## WHAT THE TASK ASKS
Transcribe the full listing word for word, leaving nothing out.

## MATERIAL PROVIDED
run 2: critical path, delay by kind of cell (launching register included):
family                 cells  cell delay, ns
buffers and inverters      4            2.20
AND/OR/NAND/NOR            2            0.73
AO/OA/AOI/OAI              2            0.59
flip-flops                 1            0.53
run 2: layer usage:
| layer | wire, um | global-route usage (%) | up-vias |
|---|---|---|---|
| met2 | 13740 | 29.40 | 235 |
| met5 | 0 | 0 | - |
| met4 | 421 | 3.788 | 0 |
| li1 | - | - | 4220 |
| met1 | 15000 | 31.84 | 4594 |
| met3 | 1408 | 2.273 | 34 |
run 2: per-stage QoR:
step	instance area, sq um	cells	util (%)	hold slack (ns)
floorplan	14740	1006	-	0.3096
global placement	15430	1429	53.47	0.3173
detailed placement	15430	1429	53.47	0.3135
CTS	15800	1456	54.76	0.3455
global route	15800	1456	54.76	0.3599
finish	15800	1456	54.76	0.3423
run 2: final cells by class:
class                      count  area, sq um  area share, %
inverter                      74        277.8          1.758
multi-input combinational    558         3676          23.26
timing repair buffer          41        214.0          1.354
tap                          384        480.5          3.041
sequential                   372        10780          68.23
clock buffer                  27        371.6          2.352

## WRITTEN ANSWER
run 2: critical path, delay by kind of cell (launching register included):
family                 cells  cell delay, ns
buffers and inverters      4            2.20
AND/OR/NAND/NOR            2            0.73
AO/OA/AOI/OAI              2            0.59
flip-flops                 1            0.53
run 2: layer usage:
| layer | wire, um | global-route usage (%) | up-vias |
|---|---|---|---|
| met2 | 13740 | 29.40 | 235 |
| met5 | 0 | 0 | - |
| met4 | 421 | 3.788 | 0 |
| li1 | - | - | 4220 |
| met1 | 15000 | 31.84 | 4594 |
| met3 | 1408 | 2.273 | 34 |
run 2: per-stage QoR:
step	instance area, sq um	cells	util (%)	hold slack (ns)
floorplan	14740	1006	-	0.3096
global placement	15430	1429	53.47	0.3173
detailed placement	15430	1429	53.47	0.3135
CTS	15800	1456	54.76	0.3455
global route	15800	1456	54.76	0.3599
finish	15800	1456	54.76	0.3423
run 2: final cells by class:
class                      count  area, sq um  area share, %
inverter                      74        277.8          1.758
multi-input combinational    558         3676          23.26
timing repair buffer          41        214.0          1.354
tap                          384        480.5          3.041
sequential                   372        10780          68.23
clock buffer                  27        371.6          2.352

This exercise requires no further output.